Post # 1
Anyone have experience in being sensitive to sharing pregnancy news with someone you know has suffered a miscarriage?
We are wanting to start telling our family, but I struggle with how to announce to my bil and sil, who lost their pregnancy last spring. I’d love to be able to do a big family announcement, but I question if that’s appropriate, given their loss.
I’d love any thoughts!
Post # 3
You can do a big family announcement if you want to but I would recommend telling them beforehand alone so that they have to process their own emotions without an audience.
Post # 4
I’ve never miscarried, but it’s taking us a really long time to conceive. Everybody’s going to be different, but I really prefer to find out about other people’s pregnancies via email or telephone. I still really want all my family and friends to only see me being happy for them. So email especially lets me read, process, be sad, and then when I see them in person, I’m able to be outwardly happy for them better.
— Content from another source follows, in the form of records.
<file path="config.mk">
export PLATFORM = sky130hd
export DESIGN_NAME = rdwr_turnaround
export DESIGN_NICKNAME = d
export VERILOG_FILES = /design/src/rtl/rdwr_pkg.sv /design/src/rtl/rdwr_read_window.sv /design/src/rtl/rdwr_turn_ctrl.sv /design/src/rtl/rdwr_wr_burst.sv /design/src/rtl/rdwr_turnaround.sv
export SDC_FILE = /design/constraint.sdc
export NUM_CORES = 1
export LEC_CHECK = 0
export ABC_AREA = 1
export BUFFER_PORTS_ARGS = -buffer_cell sky130_fd_sc_hd__buf_2
export CAP_MARGIN = 15
export CORE_MARGIN = 5
export CORE_UTILIZATION = 57
export DETAILED_ROUTE_END_ITERATION = 8
export PLACE_DENSITY_LB_ADDON = 0.2
export SETUP_SLACK_MARGIN = 0.05
export SLEW_MARGIN = 15
export SYNTH_ARGS = -nofsm -noshare
export SYNTH_HDL_FRONTEND = slang
export SYNTH_HIERARCHICAL = 1
export SYNTH_SLANG_ARGS = --single-unit
export TNS_END_PERCENT = 100
</file>
<file path="constraint.sdc">
create_clock -name clk -period 6.3 [get_ports clk]
set_clock_uncertainty 0.1 [all_clocks]
set_input_delay 1.26 -clock clk [delete_from_list [all_inputs] [get_ports clk]]
set_output_delay 1.26 -clock clk [all_outputs]
set_load 0.02 [all_outputs]
</file>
But you know your family best. Some people might be offended that they weren’t told in person, so I dunno… I think just the fact that you’re trying to be sensitive is very thoughtful.
Post # 5
@Sea_bass: +1. I think this is a very considerate and thoughtful approach, and I’m sure they will appreciate being able to process it and their emotions without everyone around them being super excited. They are going to be thrilled for you, they just might need their personal moment to take it in first.
You are very kind to think of them and be so sensitive to their feelings. 🙂
Post # 6
I agree with PPs. It’s very considerate of you to think of them during this exciting time for you. Like the other bees have suggested, letting them know ahead of time and telling them when you intend to announce to the family will give them time to process it privately and not be surprised in the middle of a crowd.